Independence could mean workers in Scotland achieving "tax freedom" two weeks later than people south of the border, the UK Treasury has claimed.
Tax Freedom Day is calculated by experts at the Adam Smith Institute as being the date in the c alendar when people in Britain stop working for the Treasury and begin to earn for themselves.
But Chief Secretary to the Treasury Danny Alexander said that as Scotland would have a higher deficit than the UK, that could leave taxpayers working for longer before they reach this date if there was a Yes vote in September's referendum.
The UK Government minister said that as the deficit in an independent Scotland would be £1,000 higher per person, people would have to work for longer before reaching "tax freedom".
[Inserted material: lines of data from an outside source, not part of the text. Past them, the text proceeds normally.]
Context: an optimization exercise on an open-source flow, tuned for small area and few clock cycles per item. The choices shown serve that exercise and are no tape-out recipe.
In this exercise RTL edits were held to simulation tests only and were not proved equivalent to the original.
Power and IR drop assume default switching activity.

Design rs_c3_enc, start of the top module:
module rs_c3_enc (
    input  wire        clk,
    input  wire        rst,
    input  wire        in_valid,
    output wire        in_ready,
    input  wire [15:0] in_data,
    output wire        out_valid,
    input  wire        out_ready,
    output wire [15:0] out_data,
    output wire        out_last
);
export LEC_CHECK = 0
export CAP_MARGIN = 20
export CORE_MARGIN = 2
export CORE_UTILIZATION = 55
export PLACE_DENSITY = 0.7
export SETUP_SLACK_MARGIN = 0.15
export SLEW_MARGIN = 20
create_clock -name core_clock -period 4.0 [get_ports {clk}]
standard.sh (not shown) runs the stock make flow with config.mk's settings and CLKGATE_MAP_FILE= SYNTH_SCRIPT=/design/flow/synth_recipe.tcl, a recipe that flattens the netlist after the stock synthesis.
==> flow/flow/run.sh <==
#!/bin/bash
# The standard layout (standard.sh) with two changes:
#  - ABC maps the logic with an area-oriented structural mapping (&nf) (flow/abc.script), so
#    the XOR network written in the RTL is kept as it is;
#  - extra ORFS make variables from flow/extra.sh (placement/CTS options).
# Each tool's output goes to the ORFS logs under orfs/logs; make's own output
# goes to make.log.
set -euo pipefail
HERE=$(pwd)
cat > my_synth.tcl <<EOF
proc abc {args} {
  set i [lsearch -exact \$args -script]
  if {\$i >= 0} { set args [lreplace \$args [expr {\$i+1}] [expr {\$i+1}] $HERE/flow/abc.script] }
  yosys abc {*}\$args
}
source $HERE/synth_recipe.tcl
EOF
{
  cat flow/extra.sh
  sed -e "s#SYNTH_SCRIPT=[^ ]*#SYNTH_SCRIPT=$HERE/my_synth.tcl#" \
      -e 's#"\${@:-finish}"#"${EXTRA[@]}" "${@:-finish}"#' standard.sh
} > my_standard.sh
bash my_standard.sh > make.log 2>&1
==> flow/flow/abc.script <==
&get -n
&st
&dch -f
&nf -R 1000
&put
==> flow/flow/extra.sh <==
EXTRA=("BUFFER_PORTS_ARGS=-buffer_cell sky130_fd_sc_hd__buf_1" "CTS_ARGS=-sink_clustering_enable -repair_clock_nets -dont_use_dummy_load -buf_list sky130_fd_sc_hd__clkbuf_8 -root_buf sky130_fd_sc_hd__clkbuf_8 -sink_clustering_size 14 -sink_clustering_max_diameter 100")
The starting point finished with timing, DRC and antenna clean.
Testbench counts at the start, summed over its fixed seeds: cycles 49,280, words 192.
==> next run, changes <==
--- a/flow/flow/run.sh
+++ b/flow/flow/run.sh
@@ -2,3 +2,3 @@
 # The standard layout (standard.sh) with two changes:
-#  - ABC maps the logic with an area-oriented structural mapping (&nf) (flow/abc.script), so
+#  - ABC maps the logic with a plain structural mapping (flow/abc.script), so
 #    the XOR network written in the RTL is kept as it is;
==> flow/flow/abc.script (replaced) <==
strash
map -a
==> flow/flow/extra.sh (replaced) <==
EXTRA=("BUFFER_PORTS_ARGS=-buffer_cell sky130_fd_sc_hd__buf_2" "CTS_ARGS=-sink_clustering_enable -repair_clock_nets -dont_use_dummy_load -buf_list sky130_fd_sc_hd__clkbuf_8 -root_buf sky130_fd_sc_hd__clkbuf_8")
- SETUP_SLACK_MARGIN: 0.15 -> default
The new run completed with no timing, DRC or antenna violations.
Fmax is lower by 3.3%.
Hold slack gets better by 3.8 ps.
Synthesized area is higher by 2.9%.
Clock skew hardly moves.
Flip-flop and latch count does not change.
Setup slack gets worse by 130 ps.
Combinational power is higher by 48%.
Die area is higher by 2.8%.
Total power is higher by 17%.
Final area is higher by 5.6%.
Global-route usage is higher by 0.32 points.
==> next run, changes <==
==> flow/flow/extra.sh (replaced) <==
EXTRA=("BUFFER_PORTS_ARGS=-buffer_cell sky130_fd_sc_hd__buf_1" "CTS_ARGS=-sink_clustering_enable -repair_clock_nets -dont_use_dummy_load -buf_list sky130_fd_sc_hd__clkbuf_8 -root_buf sky130_fd_sc_hd__clkbuf_8 -sink_clustering_size 14 -sink_clustering_max_diameter 100")
- SETUP_SLACK_MARGIN: default -> 0.2
What happened:
- The changed run finished with timing, DRC and antenna clean
- worst setup slack improves by 170 ps
- total power goes down by 11%
- register-to-register slack improved by 210 ps
- clock power goes down by about 30%
- synthesized area stays the same
- first-iteration DRC count came out higher by 36%
==> next run, changes <==
==> flow/flow/extra.sh (replaced) <==
EXTRA=("BUFFER_PORTS_ARGS=-buffer_cell sky130_fd_sc_hd__buf_2" "CTS_ARGS=-sink_clustering_enable -repair_clock_nets -dont_use_dummy_load")
- SETUP_SLACK_MARGIN: 0.2 -> default
Routed wire length went down by 2.2%.
Final area climbs by 1.6%.
Worst hold slack gets better by 6.0 ps.
Power went up by 19%.
Synthesized area is unchanged.
Clock-buffer cell count is higher by 7.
While Tax Freedom Day in the UK falls on May 28 this year, Treasury analysis suggests that in an independent Scotland it could be some 16 days later, on June 13.
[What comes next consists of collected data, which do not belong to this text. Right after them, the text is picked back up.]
From an optimization exercise on the open Yosys and OpenROAD flow, aimed at small area, a short achievable clock period and few clock cycles; shortcuts taken in it are not production practice. RTL that was checked went through simulation tests only; none was proved equivalent to the original. Power and IR drop assume default switching activity.

==> module flush_cvt_add7, before the edit <==
module flush_cvt_add7 (
    input  wire [6:0] a,
    input  wire [6:0] b,
    output wire [6:0] s
);
    wire [6:0] g0 = a & b;
    wire [6:0] p0 = a ^ b;
    wire [6:0] g1, p1;
    assign g1[0] = g0[0];                          assign p1[0] = p0[0];
    assign g1[1] = g0[1] | (p0[1] & g0[0]);        assign p1[1] = p0[1] & p0[0];
    assign g1[2] = g0[2];                          assign p1[2] = p0[2];
    assign g1[3] = g0[3] | (p0[3] & g0[2]);        assign p1[3] = p0[3] & p0[2];
    assign g1[4] = g0[4];                          assign p1[4] = p0[4];
    assign g1[5] = g0[5] | (p0[5] & g0[4]);        assign p1[5] = p0[5] & p0[4];
    assign g1[6] = g0[6];                          assign p1[6] = p0[6];
    wire [6:0] g2;
    assign g2[1:0] = g1[1:0];
    assign g2[2] = g1[2] | (p1[2] & g1[1]);
    assign g2[3] = g1[3] | (p1[3] & g1[1]);
    assign g2[5:4] = g1[5:4];
    assign g2[6] = g1[6] | (p1[6] & g1[5]);
    wire [6:0] p2;
    assign p2[4] = p1[4];
    assign p2[5] = p1[5];
    assign p2[6] = p1[6] & p1[5];
    wire [6:0] c;                                   
    assign c[3:0] = g2[3:0];
    assign c[4] = g2[4] | (p2[4] & g2[3]);
    assign c[5] = g2[5] | (p2[5] & g2[3]);
    assign c[6] = g2[6] | (p2[6] & g2[3]);
    assign s = p0 ^ {c[5:0], 1'b0};
endmodule
==> module flush_cvt_s1, before the edit <==
module flush_cvt_s1 (
    input  wire [95:0] acc,
    input  wire [7:0]  level,
    input  wire [3:0]  fmt,
    output wire [63:0] win,        
    output wire        neg,
    output wire        zero,       
    output wire        sticky,     
    output wire        hix,        
    output wire [8:0]  zexp        
);
    wire [9:0]         oh;
    wire               is_int, known;
    wire [4:0]         pm1;
    wire signed [7:0]  emin;
    flush_cvt_fmt u_fmt (.fmt(fmt), .oh(oh), .is_int(is_int), .known(known), .pm1(pm1),
                         .emin(emin));
    assign neg = acc[95];
    wire [6:0] q;
    wire       nz;
    wire [95:0] dv = {acc[95:1] ^ acc[94:0], acc[0]};
    flush_cvt_penc #(.LG(7), .MSB(1)) u_lead (.v({32'd0, dv}), .pos(q), .any(nz));
    assign zero = ~nz;
    wire signed [9:0] t    = 10'sd80 - {{2{level[7]}}, level};              
    wire signed [9:0] c_sb = {{2{emin[7]}}, emin} - {5'd0, pm1};           
    wire signed [9:0] c_zb = 10'sd32 - {{2{emin[7]}}, emin};                
    wire signed [9:0] s_ls = is_int ? t : (t + c_sb);
    wire [7:0]        s_lc = s_ls[9] ? 8'd0 : (s_ls > 10'sd160) ? 8'd160 : s_ls[7:0];
    wire [6:0]        s_nrm;                                                 
    flush_cvt_add7 u_add (.a(q), .b(7'd31 - {2'd0, pm1}), .s(s_nrm));
    wire signed [9:0] u    = t - c_zb;                                    
    wire [9:0]        zb   = {3'd0, q} - u;
    wire              normal = u[9] | ((u[9:7] == 3'd0) & (q > u[6:0]));
    wire              sel_l = is_int | ~normal;
    wire [7:0]        s    = {sel_l & s_lc[7], sel_l ? s_lc[6:0] : s_nrm};
    assign hix = t[9] | ((t[9:7] == 3'd0) & (q > t[6:0]));
    wire [318:0] t0 = {{159{neg}}, acc, 64'd0};
    wire [190:0] t7 = s[7] ? t0[128 +: 191] : t0[0 +: 191];
    wire [126:0] t6 = s[6] ? t7[64 +: 127]  : t7[0 +: 127];
    wire [94:0]  t5 = s[5] ? t6[32 +: 95]   : t6[0 +: 95];
    wire [78:0]  t4 = s[4] ? t5[16 +: 79]   : t5[0 +: 79];
    wire [70:0]  t3 = s[3] ? t4[8 +: 71]    : t4[0 +: 71];
    wire [66:0]  t2 = s[2] ? t3[4 +: 67]    : t3[0 +: 67];
    wire [64:0]  t1 = s[1] ? t2[2 +: 65]    : t2[0 +: 65];
    assign win      = s[0] ? t1[1 +: 64]    : t1[0 +: 64];
    wire d7 = s[7] & (|acc[63:0]);
    wire d6 = s[6] & (|t7[63:0]);
    wire d5 = s[5] & (|t6[31:0]);
    wire d4 = s[4] & (|t5[15:0]);
    wire d3 = s[3] & (|t4[7:0]);
    wire d2 = s[2] & (|t3[3:0]);
    wire d1 = s[1] & (|t2[1:0]);
    wire d0 = s[0] & t1[0];
    assign sticky = d7 | d6 | d5 | d4 | d3 | d2 | d1 | d0;
    assign zexp = normal ? zb[8:0] : 9'd0;
endmodule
Mr Alexander raised the issue ahead of the publication of a major new Treasury report looking at Scotland's fiscal position, should it become independent, from 2016 to 2035-36.
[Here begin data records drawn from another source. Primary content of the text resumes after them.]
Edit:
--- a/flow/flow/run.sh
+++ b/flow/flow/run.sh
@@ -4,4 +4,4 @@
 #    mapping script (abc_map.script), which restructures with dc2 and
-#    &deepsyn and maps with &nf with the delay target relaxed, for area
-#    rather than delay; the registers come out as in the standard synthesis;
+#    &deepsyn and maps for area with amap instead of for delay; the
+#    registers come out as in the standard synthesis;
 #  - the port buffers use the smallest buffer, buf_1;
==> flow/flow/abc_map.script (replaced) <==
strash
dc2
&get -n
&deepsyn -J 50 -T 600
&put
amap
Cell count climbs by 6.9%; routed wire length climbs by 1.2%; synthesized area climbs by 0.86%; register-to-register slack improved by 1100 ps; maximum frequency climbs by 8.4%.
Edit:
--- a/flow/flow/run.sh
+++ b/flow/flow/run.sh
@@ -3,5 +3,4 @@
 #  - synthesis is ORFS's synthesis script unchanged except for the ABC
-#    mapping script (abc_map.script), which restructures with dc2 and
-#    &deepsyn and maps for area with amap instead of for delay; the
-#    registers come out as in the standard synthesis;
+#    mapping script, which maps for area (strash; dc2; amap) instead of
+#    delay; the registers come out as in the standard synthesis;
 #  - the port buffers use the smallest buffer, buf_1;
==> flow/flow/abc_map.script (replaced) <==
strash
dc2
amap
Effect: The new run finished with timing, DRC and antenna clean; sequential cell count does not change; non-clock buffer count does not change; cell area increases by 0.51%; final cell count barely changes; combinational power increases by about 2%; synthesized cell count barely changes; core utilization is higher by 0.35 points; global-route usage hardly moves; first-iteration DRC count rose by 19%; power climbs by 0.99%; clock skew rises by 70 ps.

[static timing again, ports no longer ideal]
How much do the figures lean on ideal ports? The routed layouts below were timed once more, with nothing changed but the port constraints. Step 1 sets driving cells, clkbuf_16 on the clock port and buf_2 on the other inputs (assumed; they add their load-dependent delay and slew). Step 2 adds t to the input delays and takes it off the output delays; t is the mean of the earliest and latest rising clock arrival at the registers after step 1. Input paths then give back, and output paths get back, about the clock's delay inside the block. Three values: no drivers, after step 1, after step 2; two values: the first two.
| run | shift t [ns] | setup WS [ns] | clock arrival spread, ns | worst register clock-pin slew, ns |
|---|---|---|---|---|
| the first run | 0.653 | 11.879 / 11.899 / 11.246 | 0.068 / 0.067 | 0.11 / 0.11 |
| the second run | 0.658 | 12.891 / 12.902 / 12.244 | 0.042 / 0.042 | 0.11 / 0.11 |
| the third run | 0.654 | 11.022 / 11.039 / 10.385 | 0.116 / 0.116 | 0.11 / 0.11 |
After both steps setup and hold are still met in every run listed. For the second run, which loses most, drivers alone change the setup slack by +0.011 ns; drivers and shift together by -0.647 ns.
The Chief Secretary to the Treasury said: "As Scotland's deficit would be £1,000 per head higher than the UK average in 2016-17, taxpayers in an independent Scotland could face working even longer before reaching tax freedom.
"The Treasury will today publish the most comprehensive analysis of the fiscal position of Scotland yet produced, which will set out the scale of the UK dividend for Scotland."